A neo-Gricean pragmatic approach

Yan Huang

Department of Linguistics

University of Reading

The aim of this paper is twofold: firstly to provide a critical review of both the phenomenology and the many and diverse generative analyses of long-distance reflexivisation; and secondly and more importantly to present a new approach to the interpretation of long-distance reflexives, one couched in a neo-Gricean pragmatic theory of anaphora (Huang 1987, 1991, 1994, in preparation, Levinson 1987, 1991).

I shall start by offering a critical overview of the phenomenology of long-distance reflexivisation, focusing on both its universal and language-particular properties. One interesting finding of this survey is that exceptions to subject orientation, the locality/Xo-Xmax status of reflexives correlation, and the absence of phi-features/blocking effect connection are unexpectedly attested in a wide range of genetically unrelated and structurally diverse long-distance reflexivisation languages. I shall then proceed to evaluate a number of influential generative analyses of long-distance reflexivisation including Manzini and Wexler's (1987) parameterisation analysis, Cole and his associates' (1994, 1996) head-movement analysis, Reinhart and Reuland's (1993) marking of reflexivity analysis, and Progovac's (1993) relativised SUBJECT analysis. Finally, I shall provide a new formal analysis of the interpretation of long-distance reflexives in terms of neo-Gricean pragmatic theory. The basic idea underlying this approach is that the interpretation of long-distance reflexives can largely be dictated by the systematic interaction of some general pragmatic principles such as Levinson's (1987, 1995) Q-, I- and M-principles, constrained by general consistency conditions (such as background assumptions, meaning-nn and entailments) on conversational implicatures. I shall demonstrate that by utilising these principles and the resolution mechanism organising their interaction, many patterns of preferred interpretation regarding long-distance reflexives including the logophoric effect in a wide variety of languages can be given a more elegant and satisfactory explanation.

Main references:

Cole, P. and Sung, L-M. (1994). Head movement and long-distance reflexives. Linguistic Inquiry 25.

Huang, Y. (1991). A neo-Gricean pragmatic theory of anaphora. Journal of Linguistics 27.

Huang, Y. (1994). The Syntax and Pragmatics of Anaphora. Cambridge: Cambridge University Press.
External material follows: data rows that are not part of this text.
[config.mk]
export PLATFORM = sky130hd
export DESIGN_NAME = fds_expansion
export DESIGN_NICKNAME = d
export VERILOG_FILES = /design/src/logic/fds_pkg.sv /design/src/logic/fds_timer_irq.sv /design/src/logic/fds_vol_envelope.sv /design/src/logic/fds_wave_channel.sv /design/src/logic/fds_expansion.sv
export SDC_FILE = /design/constraint.sdc
export NUM_CORES = 1
export LEC_CHECK = 0
export BUFFER_PORTS_ARGS = -buffer_cell sky130_fd_sc_hd__clkbuf_2
export CORE_MARGIN = 4
export CORE_UTILIZATION = 25
export CTS_BUF_LIST = sky130_fd_sc_hd__clkbuf_4 sky130_fd_sc_hd__clkbuf_8
export CTS_CLUSTER_DIAMETER = 200
export DETAILED_ROUTE_END_ITERATION = 10
export PLACE_DENSITY = 0.47
export SETUP_SLACK_MARGIN = 0.1
export SLEW_MARGIN = 10
export SYNTH_ARGS = -nofsm -noshare
export SYNTH_HDL_FRONTEND = slang
export SYNTH_SLANG_ARGS = --single-unit
[constraint.sdc]
create_clock -name clk20 -period 35.4 [get_ports clk20]
set_input_delay 3.54 -clock clk20 [delete_from_list [all_inputs] [get_ports clk20]]
set_output_delay 3.54 -clock clk20 [all_outputs]
set_load 0.01 [all_outputs]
Huang, Y. (1996). A note on the head movement analysis of long-distance reflexives. Linguistics 34.

Huang, Y. (in prep.). Anaphora: A Cross-linguistic Study. To be published by Oxford: Oxford University Press.

Levinson, S.C. (1991). Pragmatic reduction of binding conditions revisited. Journal of Linguistics 27.

Manzini, M.R. and Wexler, K. (1987). Parameters, binding theory, and learnability. Linguistic Inquiry 18.

Progovac, L. (1993). Long-distance reflexives: movement-to-Infl versus relativised SUBJECT. Linguistic Inquiry 24.

Reinhart, T. and Reuland, E. (1993). Reflexivity. Linguistic Inquiry 24.